The moves comes among a slew of government revisions to its negative investment list in a bid to attract more investment into the country.
The booming e-commerce sector was previously closed to foreign investors, but overwhelming interest has persuaded the government to ease its stance.
"The spirit is that the regulation would not be to0 tight," Rudiantra said, as quoted by Metronews.com.
He added the government would limit foreign investment to large sized e-commerce business, without elaborating details of how size would be define.
Distinctions between e-commerce firms, businesses operating online marketplace platforms and vendors using online platforms to market products and services will be made to set different tax rates.
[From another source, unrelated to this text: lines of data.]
Source: an optimization exercise on an open RTL-to-GDS flow (aim: small area and a short achievable clock period). Production flows keep margins and buffers that such runs may drop.
The RTL was checked by simulation tests, not by an equivalence proof against the original design.
The clock port is modelled as an ideal driver, which makes a skipped or thinned clock tree look cheaper than it is; a real chip needs a root buffer or a tree.
Power figures rest on the tool's default switching activity, not on a simulated workload.

Setup of v38:
// jtag_pdi_sniffer
module jtag_pdi_sniffer (
    input  wire       clk,
    input  wire       rst,         
    input  wire       smp_valid,   
    input  wire       tms,
    input  wire       tdi,
    input  wire       tdo,
    output wire       out_valid,
    output wire [7:0] out_data,
    output wire       pdi_err
);
Size in the first run: about 600 cells after synthesis, roughly 150 flip-flops, about 0.0058 mm² of cells after synthesis.
export LEC_CHECK = 0
export CAP_MARGIN = 20
export CORE_MARGIN = 2
export CORE_UTILIZATION = 72
export PLACE_DENSITY = 0.8
export SETUP_SLACK_MARGIN = 4.5
export SLEW_MARGIN = 20
create_clock -name core_clock -period 6.5 [get_ports {clk}]
standard.sh (not shown) runs the stock make flow with config.mk's settings and CLKGATE_MAP_FILE= SYNTH_SCRIPT=/design/flow/synth_recipe.tcl, a recipe that flattens the netlist after the stock synthesis.
==> flow/flow/run.sh <==
#!/bin/bash
# Standard ORFS layout, except that the clock tree is built by flow/pre_cts.tcl
# (a flat tree of four clock buffers) instead of TritonCTS.
set -euo pipefail
W=$(pwd)
export PRE_CTS_TCL="$W/flow/pre_cts.tcl"
bash standard.sh finish > "$W/orfs_flow.log" 2>&1
==> flow/flow/mcts.tcl <==
proc mcts_split {items idx parts} {
  set s [lsort -integer -index $idx $items]
  set n [llength $s]
  set per [expr {double($n) / $parts}]
  set out {}
  for {set k 0} {$k < $parts} {incr k} {
    lappend out [lrange $s [expr {int(round($k * $per))}] [expr {int(round(($k + 1) * $per)) - 1}]]
  }
  return $out
}

proc mcts_centre {items} {
  set sx 0; set sy 0
  foreach s $items { set sx [expr {$sx + [lindex $s 1]}]; set sy [expr {$sy + [lindex $s 2]}] }
  return [list [expr {int($sx / [llength $items])}] [expr {int($sy / [llength $items])}]]
}

proc mcts_buffer {name master x y innet outnet} {
  set block [ord::get_db_block]
  set m [[ord::get_db] findMaster $master]
  set inst [odb::dbInst_create $block $m $name]
  $inst setLocation $x $y
  $inst setPlacementStatus PLACED
  [$inst findITerm A] connect $innet
  [$inst findITerm [expr {[string match "*inv*" $master] ? "Y" : "X"}]] connect $outnet
  return $inst
}

proc manual_cts {cols rows leaf {top ""}} {
  set block [ord::get_db_block]
  set clknet [$block findNet clk]
  set sinks {}
  foreach it [$clknet getITerms] {
    set bb [[$it getInst] getBBox]
    lappend sinks [list $it [expr {([$bb xMin] + [$bb xMax]) / 2}] [expr {([$bb yMin] + [$bb yMax]) / 2}]]
  }
  set groups {}
  foreach col [mcts_split $sinks 1 $cols] {
    foreach g [mcts_split $col 2 $rows] { lappend groups $g }
  }
  set nl [llength $groups]
  if {$top eq ""} {
    set tops [list]
    for {set i 0} {$i < $nl} {incr i} { lappend tops [list $i] }
  } else {
    # groups are column-major; consecutive groups are neighbours
    set per [expr {$nl / 4}]
    set tops [list]
    for {set t 0} {$t < 4} {incr t} {
      set l {}
      for {set j 0} {$j < $per} {incr j} { lappend l [expr {$t * $per + $j}] }
      lappend tops $l
    }
  }
  set t 0
  foreach tl $tops {
    if {$top eq ""} {
      set drvnet $clknet
    } else {
      set drvnet [odb::dbNet_create $block "mclknet_t$t"]
      $drvnet setSigType CLOCK
      set pts {}
      foreach i $tl { lappend pts [concat [list x] [mcts_centre [lindex $groups $i]]] }
      set c [mcts_centre $pts]
      mcts_buffer "mclkbuf_t$t" $top [lindex $c 0] [lindex $c 1] $clknet $drvnet
    }
    foreach i $tl {
      set g [lindex $groups $i]
      set net [odb::dbNet_create $block "mclknet_$i"]
      $net setSigType CLOCK
      foreach s $g { set it [lindex $s 0]; $it disconnect; $it connect $net }
      set c [mcts_centre $g]
      mcts_buffer "mclkbuf_$i" $leaf [lindex $c 0] [lindex $c 1] $drvnet $net
    }
    incr t
  }
  puts "manual_cts: [llength $sinks] sinks, $nl leaf buffers ($leaf), top buffers: [expr {$top eq "" ? 0 : 4}] ($top)"
}
==> flow/flow/pre_cts.tcl <==
# Replace TritonCTS with a small balanced clock tree: the clock port drives
# four inverters, each driving two leaf inverters, each driving the registers
# of one region (see mcts.tcl).  Two inversions: the registers see clk.
source [file join [file dirname [info script]] mcts.tcl]
manual_cts 4 2 sky130_fd_sc_hd__inv_8 sky130_fd_sc_hd__inv_4
# cts.tcl next clones clock inverters next to each register; the tree is
# already complete, so that step is skipped too.
rename repair_clock_inverters orig_repair_clock_inverters
proc repair_clock_inverters {args} {
  puts "repair_clock_inverters: skipped, the manual clock tree is complete"
}
rename clock_tree_synthesis orig_clock_tree_synthesis
proc clock_tree_synthesis {args} {
  puts "clock_tree_synthesis: replaced by the manual clock tree"
  set_propagated_clock [all_clocks]
}
v38 finished all stages; the layout is clean.
## Diff of input files: v36 against v38
diff --git a/flow/flow/mcts.tcl b/flow/flow/mcts.tcl
--- a/flow/flow/mcts.tcl
+++ b/flow/flow/mcts.tcl
@@ -24,3 +24,3 @@
   [$inst findITerm A] connect $innet
-  [$inst findITerm [expr {[string match "*inv*" $master] ? "Y" : "X"}]] connect $outnet
+  [$inst findITerm X] connect $outnet
   return $inst
==> flow/flow/pre_cts.tcl <==
# Replace TritonCTS with a small balanced clock tree: the clock port drives
# four buffers, each driving two leaf buffers, each driving the registers of
# one region (see mcts.tcl).
source [file join [file dirname [info script]] mcts.tcl]
manual_cts 4 2 sky130_fd_sc_hd__buf_8 sky130_fd_sc_hd__buf_8
rename clock_tree_synthesis orig_clock_tree_synthesis
proc clock_tree_synthesis {args} {
  puts "clock_tree_synthesis: replaced by the manual clock tree"
  set_propagated_clock [all_clocks]
}
--- outcome ---
- For final worst clock skew, v38 and v36 come out practically identical.
- v36 vs v38: average vias per placed instance up slightly
- Total wirelength of the detailed-routed design in v36 is 1.7% higher than in v38
- v36 -> v38: flip-flop and latch count delta 0, exact match
- Diff v38 -> v36 | first-pass GRT wire length | up slightly
- Summary of v36 over v38: fmax has remained practically unchanged, area growth from synthesis to final layout has increased, combinational share of power has decreased.
- Clock insertion delay at the later pin of the skew report (higher): v36
- | shortest clock period the worst path allows after layout | higher: v38 |
- On arrival time at the worst endpoint, v38 and v36 are basically level.
--- input diff v36..v27 ---
diff --git a/flow/flow/mcts.tcl b/flow/flow/mcts.tcl
--- a/flow/flow/mcts.tcl
+++ b/flow/flow/mcts.tcl
@@ -24,3 +24,3 @@
   [$inst findITerm A] connect $innet
-  [$inst findITerm X] connect $outnet
+  [$inst findITerm [expr {[string match "*inv*" $master] ? "Y" : "X"}]] connect $outnet
   return $inst
==> flow/flow/pre_cts.tcl <==
# Replace TritonCTS with a small balanced clock tree: the clock port drives
# four inverters, each driving two leaf inverters, each driving the registers
# of one region (see mcts.tcl).  Two inversions: the registers see clk.
source [file join [file dirname [info script]] mcts.tcl]
manual_cts 4 2 sky130_fd_sc_hd__inv_8 sky130_fd_sc_hd__inv_4
rename clock_tree_synthesis orig_clock_tree_synthesis
proc clock_tree_synthesis {args} {
  puts "clock_tree_synthesis: replaced by the manual clock tree"
  set_propagated_clock [all_clocks]
}
[summary]
- v27 and v36: one clean run, v36; the rest did not finish clean.
- Post-synthesis register bit count: v36 vs v27 identical
- From v36 to v27 the numbers moved as follows: average cell area after synthesis essentially unchanged, total cell area at the placement stage essentially unchanged, initial core utilization essentially unchanged.
- As far as number of enable flip-flop cells after synthesis goes, v27 and v36 are indistinguishable; the numbers are identical.
- Share of async-settable or async-resettable flops after synthesis: v27 vs v36 — no meaningful difference
- v27 reports a higher post-cts repair resize count than v36 does.
- Diff v36 -> v27: share of cell area taken by muxes after synthesis essentially unchanged; number of buffers inserted to repair setup after CTS went up by 4; count of cell types in the netlist essentially unchanged.
The clock cells of v38 and v36 come from the design's own scripts or RTL, not from TritonCTS.

static timing again, ports no longer ideal:
In the flow no input, the clock included, has a driving cell. The finished layouts below were timed again as built, in two steps. Step 1 (the two cells are an assumption about what drives the block):
set clk [get_ports {clk}]
set_driving_cell -lib_cell sky130_fd_sc_hd__clkbuf_16 $clk
set_driving_cell -lib_cell sky130_fd_sc_hd__buf_2 [delete_from_list [all_inputs] $clk]
Step 2 adds t to the input delays and takes it off the output delays; t is the mean of the earliest and latest rising clock arrival at the registers after step 1. Input paths then give back, and output paths get back, about the clock's delay inside the block. Three values: ideal, step 1, step 2; two values: the first two.
run | t, ns | slack for setup (ns) | worst hold slack (ns) | worst setup path after step 2 | slew at the worst register clock pin (ns)
v38 | 0.228 | 4.522 / 4.440 / 4.417 | 0.337 / 0.338 / 0.338 | input to register | 0.10 / 0.10
v36 | 0.304 | 4.525 / 4.450 / 4.355 | 0.340 / 0.340 / 0.340 | input to register | 0.11 / 0.11
After both steps setup and hold are still met in every run listed. The setup slack of v36, which loses most, moves by -0.075 ns with the drivers and by -0.170 ns with both steps.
"For small and medium size business, we could charge them with final income tax rate of 1 percent [of their sales]. For foreigners or big business, we would the tax determine later," he said.
Typically, businesses in Indonesia pay 25 percent income tax on gross profits.
The total worth of the country's e-commerce industry is expected to double to Rp 20 trillion ($1.4 billion) in 2016 from a year earlier, on the back of rising Internet and smartphone use, Indonesia's E-Commerce Association (idEA) has predicted.
Homegrown e-commerce and market place operators — like Mataharimall.com, Lazada and Tokopedia — are still battling for marketshare in the mammoth, but fragmented, market in Indonesia.
Still, US giant Amazon and Chinese rival Alibaba are yet to establish a presence in the country.